The University of Strasbourg (, Unistra) is a public research university located in Strasbourg, Alsace, France, with over 52,000 students and 3,300 researchers.

The French university traces its history to the earlier German-language Universität Straßburg, which was founded in 1538, and was divided in the 1970s into three separate institutions: Louis Pasteur University, Marc Bloch University, and Robert Schuman University. On 1 January 2009, the fusion of these three universities reconstituted a united University of Strasbourg. With as many as 19 Nobel laureates, and two Fields Medal winners, the university is ranked among the best in the League of European Research Universities.

History

The university emerged from a Lutheran humanist German Gymnasium, founded in 1538 by Johannes Sturm in the Free Imperial City of Strassburg. It was transformed to a university in 1621 () and elevated to the ranks of a royal university in 1631. Among its earliest university students was Johann Scheffler who studied medicine and later converted to Catholicism and became the mystic and poet Angelus Silesius.

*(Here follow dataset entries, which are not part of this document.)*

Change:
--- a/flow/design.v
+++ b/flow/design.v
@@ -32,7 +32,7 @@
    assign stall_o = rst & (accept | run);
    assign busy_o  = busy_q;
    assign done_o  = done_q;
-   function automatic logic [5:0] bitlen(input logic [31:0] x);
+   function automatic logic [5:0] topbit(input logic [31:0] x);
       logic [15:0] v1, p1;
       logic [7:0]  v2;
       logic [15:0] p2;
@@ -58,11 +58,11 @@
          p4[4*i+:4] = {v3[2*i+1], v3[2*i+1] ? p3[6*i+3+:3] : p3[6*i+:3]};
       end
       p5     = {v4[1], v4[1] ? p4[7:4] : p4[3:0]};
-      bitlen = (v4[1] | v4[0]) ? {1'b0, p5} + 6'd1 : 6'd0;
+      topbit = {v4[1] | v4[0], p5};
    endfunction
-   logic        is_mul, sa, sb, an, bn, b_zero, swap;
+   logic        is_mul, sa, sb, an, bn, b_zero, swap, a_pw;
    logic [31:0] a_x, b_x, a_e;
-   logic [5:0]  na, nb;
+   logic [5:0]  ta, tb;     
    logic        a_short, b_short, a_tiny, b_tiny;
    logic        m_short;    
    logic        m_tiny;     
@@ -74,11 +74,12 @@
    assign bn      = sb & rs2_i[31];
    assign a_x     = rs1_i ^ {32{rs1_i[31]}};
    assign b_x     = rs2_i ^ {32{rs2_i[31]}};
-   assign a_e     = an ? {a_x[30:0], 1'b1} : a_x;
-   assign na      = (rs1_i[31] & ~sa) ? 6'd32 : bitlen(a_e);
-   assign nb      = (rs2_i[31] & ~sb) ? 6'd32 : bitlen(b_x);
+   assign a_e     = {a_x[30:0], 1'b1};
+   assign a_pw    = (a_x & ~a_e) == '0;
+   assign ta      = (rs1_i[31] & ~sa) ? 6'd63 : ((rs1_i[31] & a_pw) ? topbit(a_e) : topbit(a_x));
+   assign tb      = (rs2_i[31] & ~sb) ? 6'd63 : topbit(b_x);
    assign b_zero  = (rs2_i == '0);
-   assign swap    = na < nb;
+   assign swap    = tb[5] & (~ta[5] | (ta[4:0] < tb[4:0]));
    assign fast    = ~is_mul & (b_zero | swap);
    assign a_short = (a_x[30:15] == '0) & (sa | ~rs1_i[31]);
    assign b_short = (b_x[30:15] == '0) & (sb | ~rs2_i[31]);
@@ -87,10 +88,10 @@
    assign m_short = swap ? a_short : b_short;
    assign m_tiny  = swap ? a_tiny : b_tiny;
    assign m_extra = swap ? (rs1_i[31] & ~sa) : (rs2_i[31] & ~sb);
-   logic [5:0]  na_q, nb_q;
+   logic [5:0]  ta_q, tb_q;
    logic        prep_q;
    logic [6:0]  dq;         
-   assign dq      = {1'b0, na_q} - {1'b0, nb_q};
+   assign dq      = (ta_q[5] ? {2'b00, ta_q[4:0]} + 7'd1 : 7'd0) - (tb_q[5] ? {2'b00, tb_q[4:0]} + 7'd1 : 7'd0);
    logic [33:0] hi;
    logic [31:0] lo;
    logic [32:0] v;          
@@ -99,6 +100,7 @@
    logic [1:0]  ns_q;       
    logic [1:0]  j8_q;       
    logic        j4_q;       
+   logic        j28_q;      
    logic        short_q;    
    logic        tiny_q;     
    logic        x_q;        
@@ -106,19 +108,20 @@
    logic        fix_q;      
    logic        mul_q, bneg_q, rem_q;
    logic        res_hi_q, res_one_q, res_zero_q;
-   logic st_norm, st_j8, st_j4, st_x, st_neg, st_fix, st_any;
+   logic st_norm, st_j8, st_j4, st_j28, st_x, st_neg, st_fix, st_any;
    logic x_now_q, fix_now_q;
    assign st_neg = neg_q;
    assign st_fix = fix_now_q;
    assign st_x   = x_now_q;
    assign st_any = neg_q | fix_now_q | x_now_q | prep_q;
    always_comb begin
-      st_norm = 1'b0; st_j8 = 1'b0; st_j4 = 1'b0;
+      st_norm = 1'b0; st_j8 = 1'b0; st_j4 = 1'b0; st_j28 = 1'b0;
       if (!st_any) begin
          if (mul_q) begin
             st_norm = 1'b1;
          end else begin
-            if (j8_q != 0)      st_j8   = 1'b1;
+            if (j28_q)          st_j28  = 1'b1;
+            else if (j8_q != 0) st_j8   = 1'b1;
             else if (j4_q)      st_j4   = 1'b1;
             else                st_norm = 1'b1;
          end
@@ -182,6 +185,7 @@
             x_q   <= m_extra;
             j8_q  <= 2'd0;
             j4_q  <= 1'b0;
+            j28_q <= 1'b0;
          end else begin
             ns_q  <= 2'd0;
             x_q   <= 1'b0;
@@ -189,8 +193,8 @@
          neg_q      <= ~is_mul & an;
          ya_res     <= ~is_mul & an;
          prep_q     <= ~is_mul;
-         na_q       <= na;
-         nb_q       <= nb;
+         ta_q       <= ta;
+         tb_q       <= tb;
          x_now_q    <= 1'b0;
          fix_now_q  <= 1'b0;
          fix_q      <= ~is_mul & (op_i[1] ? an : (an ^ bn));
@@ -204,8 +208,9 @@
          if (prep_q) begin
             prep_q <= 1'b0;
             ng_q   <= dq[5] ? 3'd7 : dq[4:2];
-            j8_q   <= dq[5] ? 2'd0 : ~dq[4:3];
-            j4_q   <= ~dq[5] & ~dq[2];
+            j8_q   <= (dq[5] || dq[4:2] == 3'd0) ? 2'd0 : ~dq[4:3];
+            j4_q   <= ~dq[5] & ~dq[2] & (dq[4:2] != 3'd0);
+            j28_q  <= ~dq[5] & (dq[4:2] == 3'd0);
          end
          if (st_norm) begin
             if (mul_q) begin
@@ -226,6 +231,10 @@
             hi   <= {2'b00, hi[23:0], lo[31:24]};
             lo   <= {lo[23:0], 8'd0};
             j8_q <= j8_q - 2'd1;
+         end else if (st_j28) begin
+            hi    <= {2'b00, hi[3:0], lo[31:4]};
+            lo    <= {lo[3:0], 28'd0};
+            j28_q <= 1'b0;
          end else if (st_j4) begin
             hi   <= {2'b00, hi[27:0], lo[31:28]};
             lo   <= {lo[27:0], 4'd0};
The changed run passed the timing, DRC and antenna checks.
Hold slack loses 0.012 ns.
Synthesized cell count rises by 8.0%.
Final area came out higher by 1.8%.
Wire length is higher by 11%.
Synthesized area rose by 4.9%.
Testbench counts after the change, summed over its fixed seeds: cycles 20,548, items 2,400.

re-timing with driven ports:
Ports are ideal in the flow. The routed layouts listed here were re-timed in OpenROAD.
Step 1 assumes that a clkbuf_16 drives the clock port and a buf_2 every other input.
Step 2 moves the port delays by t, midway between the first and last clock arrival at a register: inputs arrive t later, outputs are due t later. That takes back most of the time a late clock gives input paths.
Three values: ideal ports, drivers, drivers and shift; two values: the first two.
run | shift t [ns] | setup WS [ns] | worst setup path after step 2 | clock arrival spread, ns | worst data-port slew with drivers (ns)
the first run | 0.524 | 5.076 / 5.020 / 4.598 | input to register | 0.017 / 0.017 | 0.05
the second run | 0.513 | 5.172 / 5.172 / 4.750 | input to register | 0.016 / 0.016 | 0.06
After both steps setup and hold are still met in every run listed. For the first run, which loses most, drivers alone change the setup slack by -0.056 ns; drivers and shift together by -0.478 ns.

The Lutheran German university still persisted even after the annexation of the city by King Louis XIV in 1681 (one famous student was Johann Wolfgang von Goethe in 1770/71), but mainly turned into a French speaking university during the French Revolution.

The university was refounded as the German Kaiser-Wilhelm-Universität in 1872, after the Franco-Prussian war and the annexation of Alsace-Lorraine to Germany provoked a westwards exodus of Francophone teachers. During the German Empire the university was greatly expanded and numerous new buildings were erected because the university was intended to be a showcase of German against French culture in Alsace. In 1918, Alsace-Lorraine was returned to France, so a reverse exodus of Germanophone teachers took place.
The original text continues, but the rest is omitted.